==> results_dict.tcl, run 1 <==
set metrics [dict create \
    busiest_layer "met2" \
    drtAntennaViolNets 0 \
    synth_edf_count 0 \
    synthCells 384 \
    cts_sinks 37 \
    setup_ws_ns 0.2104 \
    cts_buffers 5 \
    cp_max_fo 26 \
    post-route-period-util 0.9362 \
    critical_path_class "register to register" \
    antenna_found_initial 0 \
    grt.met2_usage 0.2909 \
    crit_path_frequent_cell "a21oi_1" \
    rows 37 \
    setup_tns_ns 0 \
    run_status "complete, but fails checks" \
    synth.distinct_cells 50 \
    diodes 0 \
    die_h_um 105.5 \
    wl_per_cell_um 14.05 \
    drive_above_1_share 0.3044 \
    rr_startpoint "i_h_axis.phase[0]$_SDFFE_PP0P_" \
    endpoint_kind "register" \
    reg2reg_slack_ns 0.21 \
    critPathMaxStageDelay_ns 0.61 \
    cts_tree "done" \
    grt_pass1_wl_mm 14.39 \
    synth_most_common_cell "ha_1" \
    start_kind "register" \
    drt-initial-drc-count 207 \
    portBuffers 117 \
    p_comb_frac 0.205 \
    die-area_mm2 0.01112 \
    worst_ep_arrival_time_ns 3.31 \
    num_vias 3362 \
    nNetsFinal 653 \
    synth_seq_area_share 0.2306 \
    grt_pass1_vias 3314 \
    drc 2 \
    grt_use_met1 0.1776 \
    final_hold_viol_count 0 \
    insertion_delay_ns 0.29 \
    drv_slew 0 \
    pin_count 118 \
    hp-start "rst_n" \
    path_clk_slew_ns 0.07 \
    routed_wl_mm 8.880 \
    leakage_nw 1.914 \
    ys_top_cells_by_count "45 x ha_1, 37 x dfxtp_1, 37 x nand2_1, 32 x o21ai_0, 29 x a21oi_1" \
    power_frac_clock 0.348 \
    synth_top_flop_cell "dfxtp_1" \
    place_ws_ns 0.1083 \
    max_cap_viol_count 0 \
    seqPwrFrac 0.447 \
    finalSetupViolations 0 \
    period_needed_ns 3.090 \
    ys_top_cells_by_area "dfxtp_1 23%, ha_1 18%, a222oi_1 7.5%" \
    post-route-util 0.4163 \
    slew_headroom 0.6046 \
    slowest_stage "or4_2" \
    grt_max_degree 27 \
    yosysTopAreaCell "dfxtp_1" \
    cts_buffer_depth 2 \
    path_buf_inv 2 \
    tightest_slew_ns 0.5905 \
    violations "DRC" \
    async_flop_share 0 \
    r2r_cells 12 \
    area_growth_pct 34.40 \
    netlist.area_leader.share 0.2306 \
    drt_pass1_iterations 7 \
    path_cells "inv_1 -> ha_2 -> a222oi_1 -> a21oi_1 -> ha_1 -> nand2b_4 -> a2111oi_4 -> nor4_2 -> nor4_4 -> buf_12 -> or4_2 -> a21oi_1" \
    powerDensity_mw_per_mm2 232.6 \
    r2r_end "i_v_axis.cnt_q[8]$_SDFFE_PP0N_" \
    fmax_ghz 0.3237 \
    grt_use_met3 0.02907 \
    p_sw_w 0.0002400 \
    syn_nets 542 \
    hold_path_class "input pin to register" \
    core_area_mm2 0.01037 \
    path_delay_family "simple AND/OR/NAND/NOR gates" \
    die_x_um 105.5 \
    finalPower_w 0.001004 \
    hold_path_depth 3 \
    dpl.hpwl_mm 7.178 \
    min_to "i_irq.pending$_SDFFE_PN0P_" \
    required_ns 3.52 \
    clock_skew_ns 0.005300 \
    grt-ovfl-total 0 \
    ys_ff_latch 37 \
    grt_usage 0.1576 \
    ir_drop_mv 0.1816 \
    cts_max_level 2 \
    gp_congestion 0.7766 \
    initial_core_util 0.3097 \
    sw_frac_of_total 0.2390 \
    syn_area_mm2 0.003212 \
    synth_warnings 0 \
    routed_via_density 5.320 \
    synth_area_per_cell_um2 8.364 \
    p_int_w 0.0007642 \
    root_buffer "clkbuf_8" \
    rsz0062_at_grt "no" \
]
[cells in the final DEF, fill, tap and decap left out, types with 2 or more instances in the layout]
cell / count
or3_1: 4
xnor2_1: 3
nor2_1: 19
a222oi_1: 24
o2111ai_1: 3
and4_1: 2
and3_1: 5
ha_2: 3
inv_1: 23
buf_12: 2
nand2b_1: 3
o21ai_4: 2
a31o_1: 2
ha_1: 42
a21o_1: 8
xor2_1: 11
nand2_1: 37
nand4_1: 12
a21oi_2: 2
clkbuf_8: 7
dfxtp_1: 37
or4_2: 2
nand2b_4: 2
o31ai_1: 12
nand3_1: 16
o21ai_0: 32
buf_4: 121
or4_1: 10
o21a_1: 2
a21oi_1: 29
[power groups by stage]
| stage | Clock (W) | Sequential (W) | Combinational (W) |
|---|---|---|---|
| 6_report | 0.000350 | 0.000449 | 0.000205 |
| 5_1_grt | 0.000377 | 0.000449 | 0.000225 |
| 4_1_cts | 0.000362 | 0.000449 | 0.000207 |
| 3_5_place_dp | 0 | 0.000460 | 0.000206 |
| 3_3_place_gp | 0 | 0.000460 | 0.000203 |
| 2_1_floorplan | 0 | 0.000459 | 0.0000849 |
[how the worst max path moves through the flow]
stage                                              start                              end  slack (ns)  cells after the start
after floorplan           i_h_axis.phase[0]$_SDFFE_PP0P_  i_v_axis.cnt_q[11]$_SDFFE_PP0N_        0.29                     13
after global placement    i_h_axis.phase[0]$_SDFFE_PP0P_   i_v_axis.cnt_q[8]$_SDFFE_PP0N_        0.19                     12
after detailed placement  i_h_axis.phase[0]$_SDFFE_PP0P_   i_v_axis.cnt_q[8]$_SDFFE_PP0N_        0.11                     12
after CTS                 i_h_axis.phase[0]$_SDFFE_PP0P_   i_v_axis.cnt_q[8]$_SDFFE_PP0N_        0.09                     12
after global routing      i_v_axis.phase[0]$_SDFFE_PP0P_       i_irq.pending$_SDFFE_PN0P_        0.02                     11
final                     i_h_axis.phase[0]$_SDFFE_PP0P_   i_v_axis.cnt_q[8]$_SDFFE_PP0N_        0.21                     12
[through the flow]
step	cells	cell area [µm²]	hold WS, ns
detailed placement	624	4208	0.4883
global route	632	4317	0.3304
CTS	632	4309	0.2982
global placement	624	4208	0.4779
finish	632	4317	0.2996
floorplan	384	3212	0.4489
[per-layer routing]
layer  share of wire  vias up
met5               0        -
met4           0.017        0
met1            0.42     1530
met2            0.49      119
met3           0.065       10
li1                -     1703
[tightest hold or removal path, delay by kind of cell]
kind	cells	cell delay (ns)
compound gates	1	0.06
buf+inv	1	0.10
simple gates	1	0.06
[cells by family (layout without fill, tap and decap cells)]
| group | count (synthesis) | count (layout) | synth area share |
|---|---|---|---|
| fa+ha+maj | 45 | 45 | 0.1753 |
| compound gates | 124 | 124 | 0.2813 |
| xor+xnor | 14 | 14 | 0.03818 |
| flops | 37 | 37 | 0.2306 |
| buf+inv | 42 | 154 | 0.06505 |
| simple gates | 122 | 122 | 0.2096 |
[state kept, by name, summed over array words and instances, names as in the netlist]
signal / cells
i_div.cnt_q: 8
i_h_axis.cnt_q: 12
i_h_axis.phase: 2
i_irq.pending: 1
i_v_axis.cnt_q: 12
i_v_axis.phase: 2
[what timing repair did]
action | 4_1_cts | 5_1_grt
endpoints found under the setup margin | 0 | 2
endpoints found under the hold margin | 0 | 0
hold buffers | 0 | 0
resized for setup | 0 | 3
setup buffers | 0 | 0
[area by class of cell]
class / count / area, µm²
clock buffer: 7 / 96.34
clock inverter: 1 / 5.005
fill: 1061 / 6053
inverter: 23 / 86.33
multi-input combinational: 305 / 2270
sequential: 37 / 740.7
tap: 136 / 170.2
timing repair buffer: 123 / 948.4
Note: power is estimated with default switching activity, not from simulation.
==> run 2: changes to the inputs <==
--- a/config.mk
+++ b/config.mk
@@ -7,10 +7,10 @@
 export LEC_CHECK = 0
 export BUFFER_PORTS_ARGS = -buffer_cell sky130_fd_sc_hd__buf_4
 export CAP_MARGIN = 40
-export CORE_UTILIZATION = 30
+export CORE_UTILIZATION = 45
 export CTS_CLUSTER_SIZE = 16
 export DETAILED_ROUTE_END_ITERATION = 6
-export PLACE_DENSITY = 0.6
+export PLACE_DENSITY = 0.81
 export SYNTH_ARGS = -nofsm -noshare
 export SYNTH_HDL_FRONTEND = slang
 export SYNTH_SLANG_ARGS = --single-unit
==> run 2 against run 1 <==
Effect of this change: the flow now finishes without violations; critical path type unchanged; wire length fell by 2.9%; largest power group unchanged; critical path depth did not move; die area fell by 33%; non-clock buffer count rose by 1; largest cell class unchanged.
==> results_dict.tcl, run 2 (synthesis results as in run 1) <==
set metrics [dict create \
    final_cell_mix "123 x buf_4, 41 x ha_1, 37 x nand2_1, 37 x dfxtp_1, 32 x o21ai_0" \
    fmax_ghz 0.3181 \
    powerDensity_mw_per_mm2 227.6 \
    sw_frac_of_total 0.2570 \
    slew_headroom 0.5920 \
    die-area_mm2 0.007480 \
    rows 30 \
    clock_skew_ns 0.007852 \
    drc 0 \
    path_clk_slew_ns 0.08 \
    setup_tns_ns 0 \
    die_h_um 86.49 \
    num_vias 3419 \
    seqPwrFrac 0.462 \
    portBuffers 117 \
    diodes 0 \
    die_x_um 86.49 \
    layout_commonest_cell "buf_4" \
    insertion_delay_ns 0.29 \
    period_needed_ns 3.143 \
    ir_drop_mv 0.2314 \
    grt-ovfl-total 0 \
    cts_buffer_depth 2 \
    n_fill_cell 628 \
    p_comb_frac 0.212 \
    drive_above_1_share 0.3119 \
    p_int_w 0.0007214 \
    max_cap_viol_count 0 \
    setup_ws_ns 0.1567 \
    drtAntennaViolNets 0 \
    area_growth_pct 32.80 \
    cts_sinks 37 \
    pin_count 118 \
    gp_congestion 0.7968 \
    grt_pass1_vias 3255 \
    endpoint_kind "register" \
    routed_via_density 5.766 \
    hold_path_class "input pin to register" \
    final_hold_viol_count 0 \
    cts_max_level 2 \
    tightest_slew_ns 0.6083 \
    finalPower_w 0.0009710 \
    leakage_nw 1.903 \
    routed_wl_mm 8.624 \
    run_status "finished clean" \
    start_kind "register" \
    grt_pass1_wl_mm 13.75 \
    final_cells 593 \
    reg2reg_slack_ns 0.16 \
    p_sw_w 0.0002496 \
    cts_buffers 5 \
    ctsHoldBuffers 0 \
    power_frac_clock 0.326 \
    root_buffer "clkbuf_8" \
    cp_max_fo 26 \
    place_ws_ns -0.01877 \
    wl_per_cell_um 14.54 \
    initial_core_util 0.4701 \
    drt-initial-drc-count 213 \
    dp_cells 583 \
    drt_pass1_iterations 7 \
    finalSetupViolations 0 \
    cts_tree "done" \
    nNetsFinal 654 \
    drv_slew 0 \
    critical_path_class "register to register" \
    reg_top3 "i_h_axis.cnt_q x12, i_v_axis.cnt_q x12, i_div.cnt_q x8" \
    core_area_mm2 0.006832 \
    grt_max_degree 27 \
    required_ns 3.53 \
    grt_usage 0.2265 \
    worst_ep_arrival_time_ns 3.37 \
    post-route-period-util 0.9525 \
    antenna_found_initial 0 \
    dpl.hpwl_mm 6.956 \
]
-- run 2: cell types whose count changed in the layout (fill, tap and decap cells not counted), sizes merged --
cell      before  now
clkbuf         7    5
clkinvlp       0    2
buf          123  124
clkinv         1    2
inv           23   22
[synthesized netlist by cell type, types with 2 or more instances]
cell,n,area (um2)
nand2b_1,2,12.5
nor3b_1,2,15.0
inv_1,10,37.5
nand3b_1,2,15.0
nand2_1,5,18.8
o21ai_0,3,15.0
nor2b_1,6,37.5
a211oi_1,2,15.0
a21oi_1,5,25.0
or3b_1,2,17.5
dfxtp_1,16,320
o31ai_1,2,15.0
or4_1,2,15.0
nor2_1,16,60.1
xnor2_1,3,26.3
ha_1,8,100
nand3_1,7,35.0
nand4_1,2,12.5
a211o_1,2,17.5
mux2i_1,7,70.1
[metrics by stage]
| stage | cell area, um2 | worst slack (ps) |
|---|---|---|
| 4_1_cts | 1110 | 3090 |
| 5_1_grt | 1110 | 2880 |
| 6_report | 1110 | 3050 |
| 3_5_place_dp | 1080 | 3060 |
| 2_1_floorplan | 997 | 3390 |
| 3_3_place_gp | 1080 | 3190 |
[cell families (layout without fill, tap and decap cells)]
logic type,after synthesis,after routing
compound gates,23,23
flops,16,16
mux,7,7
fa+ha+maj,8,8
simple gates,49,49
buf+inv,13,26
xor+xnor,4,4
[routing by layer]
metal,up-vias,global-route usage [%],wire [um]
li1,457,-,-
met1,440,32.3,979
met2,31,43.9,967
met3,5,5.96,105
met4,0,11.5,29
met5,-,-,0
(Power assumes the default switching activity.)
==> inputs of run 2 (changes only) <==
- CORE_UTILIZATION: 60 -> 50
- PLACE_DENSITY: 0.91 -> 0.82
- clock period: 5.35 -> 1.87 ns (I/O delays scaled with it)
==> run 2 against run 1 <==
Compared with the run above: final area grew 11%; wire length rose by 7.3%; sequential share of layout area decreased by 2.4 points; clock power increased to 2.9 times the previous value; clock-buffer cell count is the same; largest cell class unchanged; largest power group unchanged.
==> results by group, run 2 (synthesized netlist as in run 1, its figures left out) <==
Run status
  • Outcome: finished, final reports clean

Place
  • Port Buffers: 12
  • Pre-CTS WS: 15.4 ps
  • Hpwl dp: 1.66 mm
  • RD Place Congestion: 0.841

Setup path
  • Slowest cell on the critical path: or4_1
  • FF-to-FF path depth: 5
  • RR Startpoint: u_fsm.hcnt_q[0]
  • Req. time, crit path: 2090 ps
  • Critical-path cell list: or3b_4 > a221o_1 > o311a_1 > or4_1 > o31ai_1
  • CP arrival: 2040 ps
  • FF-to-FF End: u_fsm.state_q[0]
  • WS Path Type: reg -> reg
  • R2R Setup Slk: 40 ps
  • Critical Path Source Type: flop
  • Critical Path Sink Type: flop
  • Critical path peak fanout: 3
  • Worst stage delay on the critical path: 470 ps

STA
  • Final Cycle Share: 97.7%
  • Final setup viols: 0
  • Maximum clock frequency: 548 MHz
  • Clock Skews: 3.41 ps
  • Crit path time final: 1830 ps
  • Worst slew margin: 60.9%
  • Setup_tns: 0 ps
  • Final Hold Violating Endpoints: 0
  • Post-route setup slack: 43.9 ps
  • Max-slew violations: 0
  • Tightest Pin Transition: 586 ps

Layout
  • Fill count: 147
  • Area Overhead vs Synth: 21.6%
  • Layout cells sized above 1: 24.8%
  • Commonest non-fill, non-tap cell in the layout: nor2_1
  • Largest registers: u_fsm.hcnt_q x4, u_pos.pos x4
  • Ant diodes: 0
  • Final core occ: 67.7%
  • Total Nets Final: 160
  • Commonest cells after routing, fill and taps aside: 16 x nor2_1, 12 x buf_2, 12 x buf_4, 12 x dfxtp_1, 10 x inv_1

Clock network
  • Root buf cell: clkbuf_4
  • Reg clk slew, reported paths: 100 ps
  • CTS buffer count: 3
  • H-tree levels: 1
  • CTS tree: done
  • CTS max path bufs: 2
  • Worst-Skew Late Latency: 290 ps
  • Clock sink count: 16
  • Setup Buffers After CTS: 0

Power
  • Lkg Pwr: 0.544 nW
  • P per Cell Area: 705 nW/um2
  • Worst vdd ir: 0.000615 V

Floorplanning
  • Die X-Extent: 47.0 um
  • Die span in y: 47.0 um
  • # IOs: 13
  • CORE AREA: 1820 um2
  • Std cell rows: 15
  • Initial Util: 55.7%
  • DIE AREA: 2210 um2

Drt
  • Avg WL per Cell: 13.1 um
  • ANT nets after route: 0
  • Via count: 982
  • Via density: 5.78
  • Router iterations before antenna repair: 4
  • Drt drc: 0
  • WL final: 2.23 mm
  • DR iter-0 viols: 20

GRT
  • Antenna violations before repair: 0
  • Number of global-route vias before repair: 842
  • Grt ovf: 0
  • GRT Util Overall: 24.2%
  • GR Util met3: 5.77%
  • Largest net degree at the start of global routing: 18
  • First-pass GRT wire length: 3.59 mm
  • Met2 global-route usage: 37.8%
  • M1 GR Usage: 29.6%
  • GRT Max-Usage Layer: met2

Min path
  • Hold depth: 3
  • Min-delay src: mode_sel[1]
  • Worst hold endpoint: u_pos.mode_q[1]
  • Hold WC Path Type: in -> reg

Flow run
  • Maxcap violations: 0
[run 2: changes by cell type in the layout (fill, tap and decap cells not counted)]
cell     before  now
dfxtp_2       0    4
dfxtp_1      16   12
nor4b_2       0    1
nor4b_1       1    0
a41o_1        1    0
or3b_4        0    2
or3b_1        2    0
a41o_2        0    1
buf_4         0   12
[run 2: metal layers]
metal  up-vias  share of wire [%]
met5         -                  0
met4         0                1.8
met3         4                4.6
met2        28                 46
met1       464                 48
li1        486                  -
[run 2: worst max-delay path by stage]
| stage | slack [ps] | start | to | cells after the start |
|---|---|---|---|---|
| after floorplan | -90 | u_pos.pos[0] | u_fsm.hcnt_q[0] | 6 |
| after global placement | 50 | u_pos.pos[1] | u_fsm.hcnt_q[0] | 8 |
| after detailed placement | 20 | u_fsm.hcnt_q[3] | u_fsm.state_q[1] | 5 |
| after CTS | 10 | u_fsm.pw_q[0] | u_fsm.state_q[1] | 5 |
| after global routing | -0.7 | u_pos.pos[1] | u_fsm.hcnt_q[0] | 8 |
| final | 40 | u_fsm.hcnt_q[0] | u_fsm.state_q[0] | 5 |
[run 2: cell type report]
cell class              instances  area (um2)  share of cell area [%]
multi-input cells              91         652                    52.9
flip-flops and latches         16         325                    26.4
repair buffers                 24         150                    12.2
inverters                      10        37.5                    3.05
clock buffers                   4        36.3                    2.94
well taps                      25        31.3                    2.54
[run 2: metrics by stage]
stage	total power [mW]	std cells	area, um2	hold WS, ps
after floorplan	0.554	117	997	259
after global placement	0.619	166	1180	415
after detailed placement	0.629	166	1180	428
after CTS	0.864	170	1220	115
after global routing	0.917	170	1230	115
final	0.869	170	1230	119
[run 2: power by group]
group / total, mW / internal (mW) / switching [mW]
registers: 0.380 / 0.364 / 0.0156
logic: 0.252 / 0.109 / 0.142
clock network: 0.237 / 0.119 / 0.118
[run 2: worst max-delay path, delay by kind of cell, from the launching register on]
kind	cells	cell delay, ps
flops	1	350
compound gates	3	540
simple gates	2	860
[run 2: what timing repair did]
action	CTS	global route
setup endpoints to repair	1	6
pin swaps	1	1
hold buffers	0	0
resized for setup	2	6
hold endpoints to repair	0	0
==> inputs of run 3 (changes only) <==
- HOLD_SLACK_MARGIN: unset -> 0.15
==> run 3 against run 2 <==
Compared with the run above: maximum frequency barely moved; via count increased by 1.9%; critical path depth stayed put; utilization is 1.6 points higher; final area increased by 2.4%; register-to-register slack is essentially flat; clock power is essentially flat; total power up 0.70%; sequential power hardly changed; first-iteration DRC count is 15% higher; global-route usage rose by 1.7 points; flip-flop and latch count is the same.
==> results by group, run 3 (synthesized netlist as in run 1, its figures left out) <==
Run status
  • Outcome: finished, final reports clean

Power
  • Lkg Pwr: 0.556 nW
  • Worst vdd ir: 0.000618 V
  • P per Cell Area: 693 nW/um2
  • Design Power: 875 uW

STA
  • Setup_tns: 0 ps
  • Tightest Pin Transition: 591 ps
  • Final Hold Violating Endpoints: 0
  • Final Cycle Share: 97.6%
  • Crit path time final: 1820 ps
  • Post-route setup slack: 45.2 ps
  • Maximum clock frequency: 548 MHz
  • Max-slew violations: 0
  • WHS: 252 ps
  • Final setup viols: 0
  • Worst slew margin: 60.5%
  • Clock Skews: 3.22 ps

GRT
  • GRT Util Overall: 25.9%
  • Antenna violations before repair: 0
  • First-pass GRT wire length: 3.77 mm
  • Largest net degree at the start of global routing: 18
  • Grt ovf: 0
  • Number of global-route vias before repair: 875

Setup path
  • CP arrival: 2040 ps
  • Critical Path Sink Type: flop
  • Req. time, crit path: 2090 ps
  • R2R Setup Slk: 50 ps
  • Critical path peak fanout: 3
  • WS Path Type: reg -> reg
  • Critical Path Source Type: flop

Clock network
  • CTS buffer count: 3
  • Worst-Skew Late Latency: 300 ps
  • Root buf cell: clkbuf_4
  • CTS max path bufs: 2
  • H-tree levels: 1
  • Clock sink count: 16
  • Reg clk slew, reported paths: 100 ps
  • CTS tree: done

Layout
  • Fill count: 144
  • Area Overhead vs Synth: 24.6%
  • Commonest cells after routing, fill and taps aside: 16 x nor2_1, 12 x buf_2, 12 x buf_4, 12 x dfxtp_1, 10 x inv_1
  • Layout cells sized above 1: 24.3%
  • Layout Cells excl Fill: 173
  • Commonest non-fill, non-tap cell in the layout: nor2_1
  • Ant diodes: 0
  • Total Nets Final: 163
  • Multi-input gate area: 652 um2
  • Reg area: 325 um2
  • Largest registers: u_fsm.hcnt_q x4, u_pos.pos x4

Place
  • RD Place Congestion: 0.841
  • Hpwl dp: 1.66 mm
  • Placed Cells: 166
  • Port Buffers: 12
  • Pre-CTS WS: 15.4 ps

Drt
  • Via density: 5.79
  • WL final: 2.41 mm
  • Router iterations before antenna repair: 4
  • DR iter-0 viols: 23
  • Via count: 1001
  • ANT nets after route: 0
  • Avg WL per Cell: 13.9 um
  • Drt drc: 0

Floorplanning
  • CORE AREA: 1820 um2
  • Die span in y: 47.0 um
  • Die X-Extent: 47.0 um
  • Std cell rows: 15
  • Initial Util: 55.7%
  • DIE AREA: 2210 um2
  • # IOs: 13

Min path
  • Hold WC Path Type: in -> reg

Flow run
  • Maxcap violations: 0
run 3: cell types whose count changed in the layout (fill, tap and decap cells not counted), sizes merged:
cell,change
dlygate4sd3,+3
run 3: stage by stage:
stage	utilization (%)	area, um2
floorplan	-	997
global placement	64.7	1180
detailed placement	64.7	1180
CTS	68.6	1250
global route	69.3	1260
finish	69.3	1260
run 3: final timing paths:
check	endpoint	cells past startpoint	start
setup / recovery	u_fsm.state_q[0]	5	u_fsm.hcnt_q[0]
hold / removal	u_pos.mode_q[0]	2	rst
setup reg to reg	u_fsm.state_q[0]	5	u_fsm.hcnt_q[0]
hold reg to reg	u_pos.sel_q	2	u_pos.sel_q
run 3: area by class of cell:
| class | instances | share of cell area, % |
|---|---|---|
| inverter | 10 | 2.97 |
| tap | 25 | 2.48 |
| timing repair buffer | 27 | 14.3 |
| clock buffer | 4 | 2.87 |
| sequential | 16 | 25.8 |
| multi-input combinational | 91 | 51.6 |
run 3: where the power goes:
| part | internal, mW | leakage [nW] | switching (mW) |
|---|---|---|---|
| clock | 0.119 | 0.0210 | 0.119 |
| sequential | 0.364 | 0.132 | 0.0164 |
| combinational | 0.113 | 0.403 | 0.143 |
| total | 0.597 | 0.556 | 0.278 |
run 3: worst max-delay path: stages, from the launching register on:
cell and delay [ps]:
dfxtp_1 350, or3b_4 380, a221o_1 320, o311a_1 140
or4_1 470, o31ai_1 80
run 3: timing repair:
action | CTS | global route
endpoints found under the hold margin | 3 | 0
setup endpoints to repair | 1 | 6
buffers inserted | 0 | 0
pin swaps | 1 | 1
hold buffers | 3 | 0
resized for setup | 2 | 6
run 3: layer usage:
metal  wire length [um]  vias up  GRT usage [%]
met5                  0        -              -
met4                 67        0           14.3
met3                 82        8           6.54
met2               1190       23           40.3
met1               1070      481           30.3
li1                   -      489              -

Requirement -> Across the listing, count every line with "metrics" in it and give the number only.

Response area -> 4